- _EXERCISE_:
Identify all lines in the data containing the string "under". Copy them out.

- _DATA LISTING_:
--- flow/config.mk ---
export PLATFORM = sky130hd
export DESIGN_NAME = bitcruncher_dp
export DESIGN_NICKNAME = bitcruncher_dp
export VERILOG_FILES = /design/flow/design.v
export SDC_FILE = /design/flow/constraint.sdc
export NUM_CORES = 4
export LEC_CHECK = 0
export ABC_AREA = 1
export CAP_MARGIN = 20
export CORE_MARGIN = 2
export CORE_UTILIZATION = 72
export CTS_CLUSTER_DIAMETER = 338
export CTS_CLUSTER_SIZE = 78
export PLACE_DENSITY_LB_ADDON = 0.01
export SLEW_MARGIN = 20
export TNS_END_PERCENT = 5
--- flow/constraint.sdc ---
create_clock -name core_clock -period 21.5 [get_ports {clk}]
set_input_delay 4.3000 -clock core_clock [delete_from_list [all_inputs] [get_ports {clk}]]
set_output_delay 4.3000 -clock core_clock [all_outputs]
set_load 0.01 [all_outputs]
--- flow/design.v ---
`timescale 1ns / 1ps
module ALU_ACC(
    input         clk,
    input         rst_n,
    input         C8,     
    input         C9,     
    input         C13,    
    input         C15,    
    input         C16,    
    input         C17,    
    input         C18,    
    input         C19,    
    input         C20,    
    input         C21,    
    input  [15:0] BR_out,
    output [15:0] ALU_out,
    output reg [3:0] ALUflags  
    );
    reg [15:0] ACC;
    assign ALU_out = ACC;
    wire signed [15:0] sACC = ACC;
    wire signed [15:0] sBR  = BR_out;
    wire signed [31:0] prod = sACC * sBR;
    wire [16:0] sum  = {1'b0, ACC} + {1'b0, BR_out};
    wire [16:0] diff = {1'b0, ACC} - {1'b0, BR_out};
    wire [15:0] quot = (BR_out == 16'b0) ? 16'hFFFF : ACC / BR_out;
    reg  [15:0] res;
    always @(*) begin
        if (C17)      res = ACC >> 1;
        else if (C18) res = ACC << 1;
        else if (C19) res = ACC & BR_out;
        else if (C20) res = ACC | BR_out;
        else          res = ~ACC;
    end
    always @(posedge clk or negedge rst_n) begin
        if (!rst_n) begin
            ACC      <= 16'b0;
            ALUflags <= 4'b0;
        end
        else begin
            if (C8) begin
                ACC      <= 16'b0;
                ALUflags <= {1'b1, 3'b0};
            end
            else if (C9) begin
                ACC <= sum[15:0];
                ALUflags[3] <= (sum[15:0] == 16'b0);
                ALUflags[2] <= sum[16];
                ALUflags[1] <= (ACC[15] == BR_out[15]) && (sum[15] != ACC[15]);
                ALUflags[0] <= sum[15];
            end
            else if (C13) begin
                ACC <= diff[15:0];
                ALUflags[3] <= (diff[15:0] == 16'b0);
                ALUflags[2] <= (ACC < BR_out);
                ALUflags[1] <= (ACC[15] != BR_out[15]) && (diff[15] != ACC[15]);
                ALUflags[0] <= diff[15];
            end
            else if (C15) begin
                ACC <= prod[15:0];
                ALUflags[3] <= (prod[15:0] == 16'b0);
                ALUflags[2] <= 1'b0;
                ALUflags[1] <= (prod[31:16] != {16{prod[15]}});
                ALUflags[0] <= prod[15];
            end
            else if (C16) begin
                ACC <= quot;
                ALUflags[3] <= (quot == 16'b0);
                ALUflags[2] <= 1'b0;
                ALUflags[1] <= 1'b0;
                ALUflags[0] <= quot[15];
            end
            else if (C17 | C18 | C19 | C20 | C21) begin
                ACC <= res;
                ALUflags[3] <= (res == 16'b0);
                ALUflags[2] <= 1'b0;
                ALUflags[1] <= 1'b0;
                ALUflags[0] <= res[15];
            end
        end
    end
endmodule
`timescale 1ns / 1ps
    module BR(
    input clk,
    input rst_n,
    input C7,
    input [15:0] MBR_out,
    output [15:0] BR_out
    );
    reg [15:0] BRr;
    assign BR_out = BRr;
    always@(posedge clk or negedge rst_n) begin
        if(!rst_n) begin
            BRr <= 16'b0;
        end
        else begin
            if(C7) begin
                BRr <= MBR_out;  
            end
            else begin
                BRr <= BRr;
            end
        end
    end
endmodule
`timescale 1ns / 1ps
module IR(
    input clk,
    input rst_n,
    input C4,
    input [15:0] MBR_out,
    output [7:0] IR_out
    );
    reg [7:0] IRr;
    assign IR_out = IRr;
    always@(posedge clk or negedge rst_n) begin
        if(!rst_n) begin
            IRr <= 8'b0;
        end
        else begin
            if(C4) begin
                IRr <= MBR_out[15:8];
            end
            else begin
                IRr <= IRr;
            end
        end
    end
endmodule
`timescale 1ns / 1ps
module MAR(
    input clk,
    input rst_n,
    input C5,
    input C10,
    input [15:0] MBR_out,
    input [7:0] PC_out,
    output [7:0] MAR_out_memory
    );
    reg [7:0] MARr;
    assign MAR_out_memory = MARr;
    always@(posedge clk or negedge rst_n) begin
        if(!rst_n) begin
            MARr <= 8'b0;
        end
        else begin
            if(C5) begin
                MARr <= MBR_out[7:0];
            end
            else if(C10) begin
                MARr <= PC_out;
            end
            else begin
                MARr <= MARr;
            end
        end
    end
endmodule
`timescale 1ns / 1ps
module MBR(
    input clk,
    input rst_n,
    input C3,
    input C11,
    input C12,
    input [15:0] ALU_out,
    input [15:0] MBR_in_memory,
    output [15:0] MBR_out,
    output reg [15:0] MBR_out_memory
    );
    reg [15:0] MBRr;
    assign MBR_out = MBRr;
    always@(posedge clk or negedge rst_n) begin
        if(!rst_n) begin
            MBRr <= 16'b0;
        end
        else begin
            if(C3) begin
                MBRr <= MBR_in_memory;
            end
            else if(C12) begin
                MBRr <= ALU_out;
            end
            else begin
                MBRr <= MBRr;
            end
            if(C11) begin
                MBR_out_memory <= MBRr;
            end
        end
    end
endmodule
`timescale 1ns / 1ps
module PC(
    input clk,
    input rst_n,
    input C6,
    input C14,
    input [15:0] MBR_out,
    output [7:0] PC_out
    );
    reg [7:0] PCr;
    assign PC_out = PCr;
    always@(posedge clk or negedge rst_n) begin
        if(!rst_n) begin
            PCr <= 8'b0;
        end
        else begin
            if(C14) begin
                PCr <= MBR_out[15:8];  
            end
            else if(C6) begin
                PCr <= PCr + 1'b1;  
            end
            else begin
                PCr <= PCr;
            end
        end
    end
endmodule
`timescale 1ns / 1ps
module bitcruncher_dp(
    input         clk,
    input         rst_n,
    input  [21:0] ctrl,             
    input  [15:0] MBR_in_memory,
    output [7:0]  MAR_out_memory,
    output [15:0] MBR_out_memory,
    output [7:0]  IR_out,
    output [3:0]  ALUflags
    );
    wire [21:0] Control_Signals = ctrl;
    wire [15:0] MBR_out;
    wire [15:0] BR_out;
    wire [15:0] ALU_out;
    wire [7:0]  PC_out;
    MAR u_MAR(
    .clk     ( clk     ),
    .rst_n   ( rst_n   ),
    .C5      ( Control_Signals[5]  ),
    .C10     ( Control_Signals[10] ),
    .MBR_out ( MBR_out ),
    .PC_out  ( PC_out  ),
    .MAR_out_memory ( MAR_out_memory )
    );
    MBR u_MBR(
    .clk           ( clk           ),
    .rst_n         ( rst_n         ),
    .C3            ( Control_Signals[3]  ),
    .C11           ( Control_Signals[11] ),
    .C12           ( Control_Signals[12] ),
    .ALU_out       ( ALU_out       ),
    .MBR_in_memory ( MBR_in_memory ),
    .MBR_out       ( MBR_out       ),
    .MBR_out_memory ( MBR_out_memory )
    );
    ALU_ACC u_ALU_ACC(
    .clk     ( clk     ),
    .rst_n   ( rst_n   ),
    .C8      ( Control_Signals[8]  ),
    .C9      ( Control_Signals[9]  ),
    .C13     ( Control_Signals[13] ),
    .C15     ( Control_Signals[15] ),
    .C16     ( Control_Signals[16] ),
    .C17     ( Control_Signals[17] ),
    .C18     ( Control_Signals[18] ),
    .C19     ( Control_Signals[19] ),
    .C20     ( Control_Signals[20] ),
    .C21     ( Control_Signals[21] ),
    .BR_out  ( BR_out  ),
    .ALU_out ( ALU_out ),
    .ALUflags ( ALUflags )
    );
    PC u_PC(
    .clk     ( clk     ),
    .rst_n   ( rst_n   ),
    .C6      ( Control_Signals[6]  ),
    .C14     ( Control_Signals[14] ),
    .MBR_out ( MBR_out ),
    .PC_out  ( PC_out  )
    );
    IR u_IR(
    .clk     ( clk     ),
    .rst_n   ( rst_n   ),
    .C4      ( Control_Signals[4] ),
    .MBR_out ( MBR_out ),
    .IR_out  ( IR_out  )
    );
    BR u_BR(
    .clk     ( clk     ),
    .rst_n   ( rst_n   ),
    .C7      ( Control_Signals[7] ),
    .MBR_out ( MBR_out ),
    .BR_out  ( BR_out  )
    );
endmodule
--- flow/run.sh ---
#!/bin/bash
# the make line also repeats each setting of config.mk as NAME=value (left out here)
make -C /OpenROAD-flow-scripts/flow DESIGN_CONFIG=/design/flow/config.mk WORK_HOME=/design/flow/orfs CLKGATE_MAP_FILE= finish
==> deck_impl_summary.md, run 1 <==
Implementation Results

Status
  • Status: aborted with a tool error
  • Fail Step: 5_1_grt
  • Tool error: [ERROR GRT-0232] Routing congestion too high. Check the congestion heatmap in the GUI.

Logic synthesis
  • Post-Synth AOI/OAI Area: approximately 12%
  • Syn Area/Cell: roughly 7.1 sq um
  • Total number of yosys warnings: 6
  • Post-synth ARST share: between 80% and 90%
  • Cell type with the largest total area: fa_1
  • Syn Nets: just under 4000
  • Synth top cells by count: nand2_1 (762), inv_1 (689), ha_1 (271), fa_1 (264), a21oi_1 (170)
  • Synth area leaders: fa_1 (22%), ha_1 (14%), nand2_1 (12%)
  • Top cell area share: between 20% and 30%
  • Post-synth EDFFs: 16
  • Yosys chip area: ~24000 sq um
  • Yosys stat cell total: approximately 3400
  • Primary FF master, synth: dfrtp_1
  • Synth mux share: 0.370%
  • Synth cell types: between 60 and 70
  • Synth Area in Adders: roughly 36%
  • Synth Instances: about 3400
  • Yosys top cell by instances: nand2_1
  • Biggest combinational cell group after synthesis: adder cells
  • Yosys reg bits: 91
  • Basic Gates by Area: 22.7%
  • XOR/XNOR Area Share: around 5.0%
  • Seq/Total Area, Yosys: approximately a tenth
  • Post-synthesis cell area: between 20000 and 25000 sq um

Clock network
  • Sink Count: ~90
  • Root Buffer: clkbuf_16
  • H-Tree Level Count: 3
  • Maximum clock path buffer count: 2
  • Num CTS Buffers: 9

Floorplan
  • Horiz. Die Dim: 187 um
  • Core area: 32700 sq um
  • Row cnt: 66
  • Die ar.: 34800 sq um
  • Top Ports: 76
  • Fp_density: about three quarters
  • Die H: about 190 um

Placed design
  • Final Wtd Congestion: approximately 1.1
  • DP HPWL: approximately 68 mm
  • Port bufs: slightly above 70
  • Placed inst area: around 28000 sq um

Global route
  • GR Overflow Total: roughly 2000
  • Global-route usage over all layers: 99.7%
==> layer usage <==
metal,overflow,GRT usage (%)
met1,130,93.3
met2,1232,116
met3,143,86.6
met4,496,110
met5,29,67.7
==> per-stage QoR <==
stage               std cells  TNS, ps  utilization [%]  setup slack [ps]
detailed placement       4189    -4680             85.8             -2280
floorplan                3362        0                -              25.3
CTS                      4228    -1130             89.0              -622
global placement         4189    -2040             85.8             -1080
==> timing repair <==
action | in CTS
hold buffers | 0
pin swaps | 41
setup buffers | 23
resized | 121
endpoints found under the setup margin | 3
==> run 2: changes to the inputs <==
Settings changed: CAP_MARGIN 20 to 5, CELL_PAD_IN_SITES_DETAIL_PLACEMENT from default to 2, CELL_PAD_IN_SITES_GLOBAL_PLACEMENT from default to 1, CORE_ASPECT_RATIO from default to 0.86, CORE_MARGIN 2 to 8, CORE_UTILIZATION 72 to 47, CTS_CLUSTER_DIAMETER 338 to 336, CTS_CLUSTER_SIZE 78 to default, MAX_ROUTING_LAYER from default to met4, PLACE_DENSITY_LB_ADDON 0.01 to default, SETUP_SLACK_MARGIN from default to 5.0, SLEW_MARGIN 20 to 10, TNS_END_PERCENT 5 to 35.
Clock period 21.5 ns to 38.8 ns, I/O delays scaled along.
==> run 2 against run 1 <==
  * Area after synthesis stayed put
  * Synthesized cell count unchanged
  * The flow stops in 3_5_place_dp
  * Die size rose by 68%
==> deck_impl_summary.md, run 2 <==
Implementation Results

Status
  • Fail Step: 3_5_place_dp
  • Tool error: [ERROR DPL-0033] detailed placement checks failed during check placement.
  • Status: aborted with a tool error

Logic synthesis
  • Seq/Total Area, Yosys: around a tenth
  • Post-Synth AOI/OAI Area: about an eighth
  • Syn Nets: slightly below 4000
  • Biggest combinational cell group after synthesis: adder cells
  • Yosys chip area: about 24000 sq um
  • Yosys reg bits: about 90
  • Synth cell types: approximately 62
  • Synth mux share: less than 1%
  • Synth top cells by count: nand2_1 (762), inv_1 (689), ha_1 (271), fa_1 (264), a21oi_1 (170)
  • Total number of yosys warnings: 6
  • Yosys top cell by instances: nand2_1
  • Yosys stat cell total: about 3400
  • Primary FF master, synth: dfrtp_1
  • Cell type with the largest total area: fa_1
  • Post-synthesis cell area: about 24000 sq um
  • Synth Area in Adders: 36.1%
  • Post-synth ARST share: 82.4%
  • Synth Instances: 3362
  • Syn Area/Cell: 7.15 sq um
  • Post-synth EDFFs: 16
  • Top cell area share: ~22%
  • XOR/XNOR Area Share: around 5.0%
  • Synth area leaders: fa_1 (22%), ha_1 (14%), nand2_1 (12%)
  • Basic Gates by Area: between 20% and 30%

Placed design
  • Final Wtd Congestion: 0.976
  • Port bufs: between 70 and 80

Floorplan
  • Horiz. Die Dim: 260 um
  • Fp_density: a little under half
  • Die H: 226 um
  • Core area: between 50000 and 60000 sq um
  • Die ar.: between 50000 and 60000 sq um
  • Row cnt: slightly below 80
  • Top Ports: approximately 76
## run 2: through the flow
stage             setup WS, ps  hold WS [ps]  cells
floorplan                16990           468   3362
global placement          9240           492   4027
==> run 3: changes to the inputs <==
Settings changed: ABC_AREA 1 to default, CAP_MARGIN 5 to 40, CELL_PAD_IN_SITES_DETAIL_PLACEMENT 2 to default, CELL_PAD_IN_SITES_GLOBAL_PLACEMENT 1 to default, CORE_ASPECT_RATIO 0.86 to default, CORE_MARGIN 8 to 2, CORE_UTILIZATION 47 to 32, CTS_CLUSTER_DIAMETER 336 to default, CTS_CLUSTER_SIZE from default to 39, GPL_ROUTABILITY_DRIVEN from default to 1, MAX_ROUTING_LAYER met4 to default, PLACE_DENSITY_LB_ADDON from default to 0.07, SETUP_SLACK_MARGIN 5.0 to 2.29, SLEW_MARGIN 10 to 20, TNS_END_PERCENT 35 to 75.
Clock period 38.8 ns to 27.1 ns, I/O delays scaled along.
==> run 3 against run 2 <==
  * The run now finishes clean
  * Die size up 26%
  * Synthesized cell count down 15%
  * Area after synthesis down 4.2%
==> deck_impl_summary.md, run 3 <==
Implementation Results

Clock network
  • H-Tree Level Count: 3
  • TritonCTS clock tree: done
  • Root Buffer: clkbuf_16
  • Clk ins delay skew pair: 350 ps
  • Hold Buf Count CTS: 0
  • Maximum clock path buffer count: 2
  • CTS clk-pin slew, worst paths: approximately 70 ps
  • Num CTS Buffers: 9
  • Sink Count: between 90 and 100

Final timing
  • RSZ-0062 raised after global routing: true
  • F_max: approximately 38 MHz
  • Slew HR: slightly below 40%
  • Final WS setup: about 770 ps
  • Slew Viols, Final: 0
  • Clock Skew: about 14 ps
  • Final setup fails: 0
  • Fin crit share: between 90% and 100%
  • Pin slew with the least headroom to its limit: 909 ps
  • Final Hold Vio Count: 0
  • Final worst path period need: between 20000 and 30000 ps

Setup path
  • CP top delay family: AND-OR/OR-AND gates
  • WP buf/inv: 20
  • CP most frequent cell: buf_4
  • R2r startpoint: u_ALU_ACC.ACC[7]
  • Max incr delay on CP: roughly 550 ps
  • Max FO, Critical Path: 10
  • Reg2reg setup slack: 770 ps
  • Setup crit start: u_ALU_ACC.ACC[7]
  • Worst Setup Path Type: flop to flop
  • Critical Path Sink: u_ALU_ACC.ALUflags[3]
  • Reg2reg end: u_ALU_ACC.ALUflags[3]
  • CP Depth: around 130
  • Crit start category: flop
  • Slowest CP cell: or4_4
  • Cell depth of the worst flop-to-flop path: 131
  • Setup crit end kind: flop
  • Worst EP required: 27380 ps
  • Worst EP arrival: ~27000 ps

Logic synthesis
  • Post-synth ARST share: between 80% and 90%
  • Synth Instances: 2850
  • Seq/Total Area, Yosys: approximately 10%
  • Synth top cells by count: inv_1 (377), nor2_1 (306), nand2_1 (280), ha_1 (271), fa_1 (264)
  • Synth mux share: 3.89%
  • Post-synthesis cell area: around 23000 sq um
  • Synth Area in Adders: approximately 38%
  • Synth cell types: between 90 and 100
  • Biggest combinational cell group after synthesis: adder cells
  • Yosys stat cell total: approximately 2900
  • Post-Synth AOI/OAI Area: between 10% and 20%
  • Total number of yosys warnings: 6
  • Basic Gates by Area: about 17%
  • Top cell area share: 23.0%
  • Syn Nets: between 3000 and 4000
  • Post-synth EDFFs: 16
  • Primary FF master, synth: dfrtp_1
  • Cell type with the largest total area: fa_1
  • Synth area leaders: fa_1 (23%), ha_1 (15%), dfrtp_1 (8.2%)
  • Yosys chip area: about 23000 sq um
  • XOR/XNOR Area Share: 4.38%
  • Yosys top cell by instances: inv_1
  • Syn Area/Cell: a little over 8 sq um
  • Yosys reg bits: just over 90

Final layout
  • Fin util: between 40% and 50%
  • Area growth, synth to finish: 30.5%
  • Finished Cell Area: roughly 30000 sq um
  • Fin cells: approximately 4300
  • Nets: 3898

Global route
  • Vias in the first global route: between 20000 and 25000
  • Pin count of the biggest net entering global routing: ~65
  • GR Overflow Total: 0
  • Global-route wire length before repair: between 100 and 150 mm
  • Initial antenna violation count: 2
  • Global-route usage over all layers: about a quarter

Detailed routing
  • # DRC: 0
  • Vias: about 23000
  • Initial DRT Pass Iterations: 6
  • Drt via density: between 5 and 6
  • Final WL: approximately 94 mm
  • Routed length per instance: 22.0 um
  • Antenna viol nets, final: 0
  • 1st-iter DRT viols: ~1600

Floorplan
  • Die ar.: ~74000 sq um
  • Top Ports: between 70 and 80
  • Row cnt: around 98
  • Die H: 272 um
  • Fp_density: roughly a third
  • Horiz. Die Dim: approximately 270 um
  • Core area: between 70000 and 80000 sq um

Min path
  • Hold Path End: u_IR.IRr[7]
  • Worst hold path startpoint: u_IR.IRr[7]
  • Min-delay worst type: flop to flop
  • Worst Hold Depth: 1

Placed design
  • Post-Place Cells: 4179
  • Placed inst area: between 20000 and 30000 sq um
  • Worst slack, placed: -887 ps
  • DP HPWL: 72.5 mm
  • Port bufs: 72
  • Final Wtd Congestion: approximately 0.90

Job
  • Number of OpenROAD warnings: ~69
  • Max-cap violations: 0

Status
  • Status: no timing/DRC/antenna violations
run 3: layer usage:
| layer | GRT usage, % | share of wire [%] |
|---|---|---|
| met1 | 34.9 | 45 |
| met2 | 42.0 | 46 |
| met3 | 4.01 | 5.9 |
| met4 | 6.75 | 3.0 |
| met5 | 0 | 0 |
run 3: area by class of cell:
| cell class | instances | area, sq um |
|---|---|---|
| multi-input combinational | 2238 | 19900 |
| inverter | 387 | 1450 |
| clock inverter | 6 | 53.8 |
| fill | 7263 | 41300 |
| tap | 950 | 1190 |
| clock buffer | 10 | 239 |
| sequential | 91 | 2360 |
| timing repair buffer | 596 | 4850 |
| antenna | 1 | 2.50 |
run 3: through the flow:
step | hold slack [ps] | TNS [ps]
floorplan | 467 | 0
detailed placement | 500 | -1390
finish | 511 | 0
CTS | 515 | 0
global route | 528 | -877
global placement | 494 | -1180
run 3: timing repair:
action / CTS / global route
gates resized: 120 / 32
pin swaps: 103 / 44
setup buffers: 61 / 19
gates cloned: 1 / 0
endpoints found under the setup margin: 3 / 3
==> run 4: changes to the inputs <==
Settings changed: CAP_MARGIN 40 to 20, CORE_UTILIZATION 32 to 34, CTS_CLUSTER_DIAMETER from default to 286, CTS_CLUSTER_SIZE 39 to default, GPL_ROUTABILITY_DRIVEN 1 to default, MIN_ROUTING_LAYER from default to met2, PLACE_DENSITY_LB_ADDON 0.07 to 0.03, SETUP_SLACK_MARGIN 2.29 to default, TNS_END_PERCENT 75 to 65.
Clock period 27.1 ns to 21.3 ns, I/O delays scaled along.
==> run 4 against run 3 <==
  * Now fails the layout checks on setup timing
  * Highest routed layer is now met5
  * Core utilization grew 3.2 points
  * Critical path depth shrank 3
  * Area after synthesis is the same
  * Count of clock-buffer cells in the layout is the same
  * Die size shrank 5.8%
  * Flip-flop count is the same
  * Non-clock buffer count grew 37
  * Sequential share of layout area shrank 0.11 points
  * Global-route usage grew 19 points
  * Final area grew 1.4%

- _RESPONSE TO THIS EXERCISE_:
  • Syn Nets: just under 4000
endpoints found under the setup margin | 3
  • Fp_density: a little under half
endpoints found under the setup margin: 3 / 3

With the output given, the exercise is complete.